__What you will do__: Transcribe the records below exactly as written, from the opening line through the line that contains "4x4->4: line 110".

__Provided information__:
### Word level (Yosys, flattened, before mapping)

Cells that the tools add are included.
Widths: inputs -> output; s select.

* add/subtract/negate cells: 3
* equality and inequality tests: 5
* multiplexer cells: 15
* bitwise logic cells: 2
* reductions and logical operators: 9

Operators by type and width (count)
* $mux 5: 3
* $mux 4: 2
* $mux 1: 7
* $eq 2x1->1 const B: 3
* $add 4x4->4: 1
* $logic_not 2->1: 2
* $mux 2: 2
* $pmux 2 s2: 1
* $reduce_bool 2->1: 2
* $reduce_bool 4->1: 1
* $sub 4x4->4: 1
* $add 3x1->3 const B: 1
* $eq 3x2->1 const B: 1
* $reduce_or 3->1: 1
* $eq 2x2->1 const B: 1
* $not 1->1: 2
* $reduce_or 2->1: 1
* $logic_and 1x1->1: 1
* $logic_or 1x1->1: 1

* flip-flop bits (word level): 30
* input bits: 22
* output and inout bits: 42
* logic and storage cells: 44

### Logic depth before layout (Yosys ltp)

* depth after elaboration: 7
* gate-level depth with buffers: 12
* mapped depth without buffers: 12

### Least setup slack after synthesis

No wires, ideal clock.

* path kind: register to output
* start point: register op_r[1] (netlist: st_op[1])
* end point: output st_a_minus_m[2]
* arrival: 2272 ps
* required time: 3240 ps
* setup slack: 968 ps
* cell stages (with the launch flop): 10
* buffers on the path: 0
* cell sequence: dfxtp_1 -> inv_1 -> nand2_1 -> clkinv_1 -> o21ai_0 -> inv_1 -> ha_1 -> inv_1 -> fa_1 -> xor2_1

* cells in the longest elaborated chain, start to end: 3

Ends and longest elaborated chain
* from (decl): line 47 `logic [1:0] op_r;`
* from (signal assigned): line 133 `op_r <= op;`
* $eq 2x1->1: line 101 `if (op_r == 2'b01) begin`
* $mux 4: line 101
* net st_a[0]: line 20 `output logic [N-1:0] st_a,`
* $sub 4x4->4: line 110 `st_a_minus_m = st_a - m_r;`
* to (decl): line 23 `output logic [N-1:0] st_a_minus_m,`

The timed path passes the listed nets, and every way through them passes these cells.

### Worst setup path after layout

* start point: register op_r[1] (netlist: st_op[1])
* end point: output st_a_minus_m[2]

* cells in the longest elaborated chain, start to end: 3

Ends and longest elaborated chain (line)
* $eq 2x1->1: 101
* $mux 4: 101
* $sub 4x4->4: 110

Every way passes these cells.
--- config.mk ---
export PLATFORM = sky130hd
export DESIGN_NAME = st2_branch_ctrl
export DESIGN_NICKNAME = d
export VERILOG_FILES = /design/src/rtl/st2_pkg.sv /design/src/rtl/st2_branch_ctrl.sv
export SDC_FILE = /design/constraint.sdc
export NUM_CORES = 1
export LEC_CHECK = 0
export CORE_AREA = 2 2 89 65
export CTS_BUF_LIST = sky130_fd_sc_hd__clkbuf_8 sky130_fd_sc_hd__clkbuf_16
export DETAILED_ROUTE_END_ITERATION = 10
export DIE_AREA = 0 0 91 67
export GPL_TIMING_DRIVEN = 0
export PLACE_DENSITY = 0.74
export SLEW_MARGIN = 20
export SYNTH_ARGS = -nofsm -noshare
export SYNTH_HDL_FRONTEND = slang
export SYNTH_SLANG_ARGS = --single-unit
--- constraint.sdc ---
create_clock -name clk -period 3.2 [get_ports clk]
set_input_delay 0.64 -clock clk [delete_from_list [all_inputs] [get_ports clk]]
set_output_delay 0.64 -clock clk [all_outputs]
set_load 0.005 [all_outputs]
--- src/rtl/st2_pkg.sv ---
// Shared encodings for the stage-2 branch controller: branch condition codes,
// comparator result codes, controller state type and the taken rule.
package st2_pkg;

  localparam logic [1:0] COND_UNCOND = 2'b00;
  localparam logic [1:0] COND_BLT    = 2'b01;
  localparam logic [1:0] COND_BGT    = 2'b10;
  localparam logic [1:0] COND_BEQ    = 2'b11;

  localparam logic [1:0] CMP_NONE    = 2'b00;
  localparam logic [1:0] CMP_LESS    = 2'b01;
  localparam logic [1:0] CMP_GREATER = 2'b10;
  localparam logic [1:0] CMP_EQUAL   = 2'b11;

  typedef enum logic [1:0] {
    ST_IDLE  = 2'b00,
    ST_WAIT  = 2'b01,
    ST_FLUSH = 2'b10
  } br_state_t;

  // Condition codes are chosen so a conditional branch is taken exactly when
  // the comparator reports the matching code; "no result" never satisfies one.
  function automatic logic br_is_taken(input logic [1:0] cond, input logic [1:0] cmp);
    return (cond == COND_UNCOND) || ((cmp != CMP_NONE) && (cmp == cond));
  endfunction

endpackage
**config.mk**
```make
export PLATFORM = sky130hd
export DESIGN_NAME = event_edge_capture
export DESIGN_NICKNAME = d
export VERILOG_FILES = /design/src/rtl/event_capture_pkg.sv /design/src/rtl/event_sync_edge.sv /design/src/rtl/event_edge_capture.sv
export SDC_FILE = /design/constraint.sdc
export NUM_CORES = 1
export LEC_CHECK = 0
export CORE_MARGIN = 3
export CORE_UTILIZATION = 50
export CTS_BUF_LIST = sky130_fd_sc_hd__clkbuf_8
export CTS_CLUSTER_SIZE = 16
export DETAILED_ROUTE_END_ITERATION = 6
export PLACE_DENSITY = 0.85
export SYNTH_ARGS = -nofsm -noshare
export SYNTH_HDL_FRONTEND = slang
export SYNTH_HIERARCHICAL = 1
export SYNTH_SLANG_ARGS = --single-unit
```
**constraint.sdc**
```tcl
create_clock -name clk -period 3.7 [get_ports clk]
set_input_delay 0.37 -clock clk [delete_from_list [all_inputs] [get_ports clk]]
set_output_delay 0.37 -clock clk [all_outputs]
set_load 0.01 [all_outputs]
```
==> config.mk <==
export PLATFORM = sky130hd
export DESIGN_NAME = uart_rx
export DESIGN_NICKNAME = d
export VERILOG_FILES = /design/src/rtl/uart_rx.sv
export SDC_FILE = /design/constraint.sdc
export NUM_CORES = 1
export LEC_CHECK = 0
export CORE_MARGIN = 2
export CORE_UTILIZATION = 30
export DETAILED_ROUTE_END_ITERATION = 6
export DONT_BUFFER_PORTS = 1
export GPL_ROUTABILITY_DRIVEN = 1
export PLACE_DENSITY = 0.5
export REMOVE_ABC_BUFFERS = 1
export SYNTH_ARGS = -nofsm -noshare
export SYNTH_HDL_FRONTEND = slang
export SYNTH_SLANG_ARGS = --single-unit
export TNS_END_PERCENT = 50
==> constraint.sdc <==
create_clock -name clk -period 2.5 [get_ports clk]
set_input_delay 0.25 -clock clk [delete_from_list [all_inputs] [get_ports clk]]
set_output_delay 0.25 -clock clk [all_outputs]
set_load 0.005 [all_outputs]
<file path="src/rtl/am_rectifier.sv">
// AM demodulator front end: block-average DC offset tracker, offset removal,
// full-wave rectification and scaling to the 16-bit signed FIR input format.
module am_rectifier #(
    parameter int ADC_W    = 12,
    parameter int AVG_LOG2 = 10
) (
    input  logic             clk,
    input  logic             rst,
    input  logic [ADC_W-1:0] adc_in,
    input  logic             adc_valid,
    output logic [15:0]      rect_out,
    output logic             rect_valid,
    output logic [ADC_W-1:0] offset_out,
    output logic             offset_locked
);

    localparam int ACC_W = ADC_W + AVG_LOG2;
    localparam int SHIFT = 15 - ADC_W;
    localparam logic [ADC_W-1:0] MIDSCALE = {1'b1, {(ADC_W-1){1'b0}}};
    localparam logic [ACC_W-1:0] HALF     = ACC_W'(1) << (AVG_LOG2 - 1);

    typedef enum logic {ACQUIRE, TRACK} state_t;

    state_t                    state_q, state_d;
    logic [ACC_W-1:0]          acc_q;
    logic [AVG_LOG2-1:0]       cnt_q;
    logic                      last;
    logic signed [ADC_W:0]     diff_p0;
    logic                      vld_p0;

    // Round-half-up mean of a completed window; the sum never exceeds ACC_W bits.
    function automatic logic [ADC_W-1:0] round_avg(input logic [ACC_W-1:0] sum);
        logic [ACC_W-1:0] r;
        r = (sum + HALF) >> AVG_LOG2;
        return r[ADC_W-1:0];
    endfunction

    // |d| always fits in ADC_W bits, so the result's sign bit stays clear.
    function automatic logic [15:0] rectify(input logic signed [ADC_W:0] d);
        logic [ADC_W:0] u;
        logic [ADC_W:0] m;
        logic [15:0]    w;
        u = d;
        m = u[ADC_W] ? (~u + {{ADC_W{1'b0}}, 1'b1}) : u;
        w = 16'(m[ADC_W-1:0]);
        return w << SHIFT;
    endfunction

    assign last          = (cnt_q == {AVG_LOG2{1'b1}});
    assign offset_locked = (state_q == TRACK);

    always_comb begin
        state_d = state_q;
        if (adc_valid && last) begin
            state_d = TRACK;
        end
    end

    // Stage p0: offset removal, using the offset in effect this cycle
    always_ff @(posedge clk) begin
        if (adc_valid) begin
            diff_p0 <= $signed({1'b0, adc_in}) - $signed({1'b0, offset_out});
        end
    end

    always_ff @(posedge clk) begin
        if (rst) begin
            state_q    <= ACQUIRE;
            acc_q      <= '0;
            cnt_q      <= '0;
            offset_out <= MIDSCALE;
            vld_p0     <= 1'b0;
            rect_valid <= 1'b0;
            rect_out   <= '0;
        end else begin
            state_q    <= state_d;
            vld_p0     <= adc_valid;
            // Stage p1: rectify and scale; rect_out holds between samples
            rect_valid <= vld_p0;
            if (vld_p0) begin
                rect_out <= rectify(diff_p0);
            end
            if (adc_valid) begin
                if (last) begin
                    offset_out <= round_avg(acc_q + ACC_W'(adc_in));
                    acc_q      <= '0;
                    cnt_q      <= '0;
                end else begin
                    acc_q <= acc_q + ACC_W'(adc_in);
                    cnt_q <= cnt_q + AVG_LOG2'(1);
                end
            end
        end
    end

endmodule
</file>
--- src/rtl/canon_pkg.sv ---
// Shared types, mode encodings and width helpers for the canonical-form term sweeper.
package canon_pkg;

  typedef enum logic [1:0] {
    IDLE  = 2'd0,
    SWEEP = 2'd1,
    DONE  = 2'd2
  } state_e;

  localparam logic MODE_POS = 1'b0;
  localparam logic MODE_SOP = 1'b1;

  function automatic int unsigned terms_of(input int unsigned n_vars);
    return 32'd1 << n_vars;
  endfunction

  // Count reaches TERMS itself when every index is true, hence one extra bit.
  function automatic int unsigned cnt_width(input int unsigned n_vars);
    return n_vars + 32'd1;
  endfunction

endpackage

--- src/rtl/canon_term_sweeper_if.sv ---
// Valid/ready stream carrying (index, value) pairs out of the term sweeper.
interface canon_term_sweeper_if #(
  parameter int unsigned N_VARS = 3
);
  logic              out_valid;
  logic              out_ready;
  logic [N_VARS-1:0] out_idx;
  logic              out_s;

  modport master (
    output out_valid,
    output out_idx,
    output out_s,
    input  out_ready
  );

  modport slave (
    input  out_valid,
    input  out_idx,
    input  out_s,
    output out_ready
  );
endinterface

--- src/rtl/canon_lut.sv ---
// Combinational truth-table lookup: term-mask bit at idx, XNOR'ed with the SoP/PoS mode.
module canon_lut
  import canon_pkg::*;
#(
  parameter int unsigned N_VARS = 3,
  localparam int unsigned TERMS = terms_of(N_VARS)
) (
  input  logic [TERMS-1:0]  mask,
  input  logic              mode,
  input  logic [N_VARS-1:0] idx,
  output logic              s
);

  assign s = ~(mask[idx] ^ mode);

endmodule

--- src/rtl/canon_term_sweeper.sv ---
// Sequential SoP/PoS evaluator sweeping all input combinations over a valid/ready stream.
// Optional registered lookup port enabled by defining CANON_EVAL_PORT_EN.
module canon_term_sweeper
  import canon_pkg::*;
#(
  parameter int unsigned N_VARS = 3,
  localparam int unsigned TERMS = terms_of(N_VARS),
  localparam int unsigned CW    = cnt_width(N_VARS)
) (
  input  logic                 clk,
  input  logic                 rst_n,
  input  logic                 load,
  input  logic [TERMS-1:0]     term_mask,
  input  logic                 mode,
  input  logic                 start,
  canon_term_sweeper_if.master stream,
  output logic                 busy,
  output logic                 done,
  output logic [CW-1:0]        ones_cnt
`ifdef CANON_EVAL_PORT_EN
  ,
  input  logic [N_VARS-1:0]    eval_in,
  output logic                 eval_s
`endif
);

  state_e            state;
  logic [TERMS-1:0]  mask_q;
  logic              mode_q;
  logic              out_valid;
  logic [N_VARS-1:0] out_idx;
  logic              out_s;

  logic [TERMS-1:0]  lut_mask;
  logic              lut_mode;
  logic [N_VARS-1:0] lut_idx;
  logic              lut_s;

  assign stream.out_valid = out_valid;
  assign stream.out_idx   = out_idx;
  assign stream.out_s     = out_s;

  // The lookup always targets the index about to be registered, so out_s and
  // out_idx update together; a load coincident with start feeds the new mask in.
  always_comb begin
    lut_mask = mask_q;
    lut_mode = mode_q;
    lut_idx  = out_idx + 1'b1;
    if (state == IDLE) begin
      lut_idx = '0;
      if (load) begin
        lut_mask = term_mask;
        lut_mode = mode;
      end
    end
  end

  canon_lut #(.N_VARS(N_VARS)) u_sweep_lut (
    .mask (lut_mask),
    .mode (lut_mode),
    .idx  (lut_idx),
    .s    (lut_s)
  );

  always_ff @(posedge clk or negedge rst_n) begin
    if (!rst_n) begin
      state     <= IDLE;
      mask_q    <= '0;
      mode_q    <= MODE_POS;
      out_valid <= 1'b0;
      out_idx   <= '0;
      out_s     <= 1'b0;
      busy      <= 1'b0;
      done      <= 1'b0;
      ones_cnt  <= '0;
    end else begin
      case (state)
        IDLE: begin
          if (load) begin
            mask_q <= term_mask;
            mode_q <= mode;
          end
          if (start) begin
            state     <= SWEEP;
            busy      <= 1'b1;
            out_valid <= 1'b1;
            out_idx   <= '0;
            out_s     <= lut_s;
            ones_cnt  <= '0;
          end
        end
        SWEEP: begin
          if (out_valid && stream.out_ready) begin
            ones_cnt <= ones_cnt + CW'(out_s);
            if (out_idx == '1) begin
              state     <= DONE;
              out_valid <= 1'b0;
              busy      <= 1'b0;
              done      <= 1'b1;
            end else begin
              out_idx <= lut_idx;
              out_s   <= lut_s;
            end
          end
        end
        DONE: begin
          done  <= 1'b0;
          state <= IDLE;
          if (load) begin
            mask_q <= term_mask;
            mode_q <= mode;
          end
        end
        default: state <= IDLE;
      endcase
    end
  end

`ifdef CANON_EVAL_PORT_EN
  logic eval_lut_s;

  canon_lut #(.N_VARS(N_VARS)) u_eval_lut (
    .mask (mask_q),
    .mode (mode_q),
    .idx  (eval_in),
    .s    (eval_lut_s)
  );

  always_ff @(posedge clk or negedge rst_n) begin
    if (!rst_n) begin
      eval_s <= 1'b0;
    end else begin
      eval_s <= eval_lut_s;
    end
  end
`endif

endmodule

__Response area__:
### Word level (Yosys, flattened, before mapping)

Cells that the tools add are included.
Widths: inputs -> output; s select.

* add/subtract/negate cells: 3
* equality and inequality tests: 5
* multiplexer cells: 15
* bitwise logic cells: 2
* reductions and logical operators: 9

Operators by type and width (count)
* $mux 5: 3
* $mux 4: 2
* $mux 1: 7
* $eq 2x1->1 const B: 3
* $add 4x4->4: 1
* $logic_not 2->1: 2
* $mux 2: 2
* $pmux 2 s2: 1
* $reduce_bool 2->1: 2
* $reduce_bool 4->1: 1
* $sub 4x4->4: 1
* $add 3x1->3 const B: 1
* $eq 3x2->1 const B: 1
* $reduce_or 3->1: 1
* $eq 2x2->1 const B: 1
* $not 1->1: 2
* $reduce_or 2->1: 1
* $logic_and 1x1->1: 1
* $logic_or 1x1->1: 1

* flip-flop bits (word level): 30
* input bits: 22
* output and inout bits: 42
* logic and storage cells: 44

### Logic depth before layout (Yosys ltp)

* depth after elaboration: 7
* gate-level depth with buffers: 12
* mapped depth without buffers: 12

### Least setup slack after synthesis

No wires, ideal clock.

* path kind: register to output
* start point: register op_r[1] (netlist: st_op[1])
* end point: output st_a_minus_m[2]
* arrival: 2272 ps
* required time: 3240 ps
* setup slack: 968 ps
* cell stages (with the launch flop): 10
* buffers on the path: 0
* cell sequence: dfxtp_1 -> inv_1 -> nand2_1 -> clkinv_1 -> o21ai_0 -> inv_1 -> ha_1 -> inv_1 -> fa_1 -> xor2_1

* cells in the longest elaborated chain, start to end: 3

Ends and longest elaborated chain
* from (decl): line 47 `logic [1:0] op_r;`
* from (signal assigned): line 133 `op_r <= op;`
* $eq 2x1->1: line 101 `if (op_r == 2'b01) begin`
* $mux 4: line 101
* net st_a[0]: line 20 `output logic [N-1:0] st_a,`
* $sub 4x4->4: line 110 `st_a_minus_m = st_a - m_r;`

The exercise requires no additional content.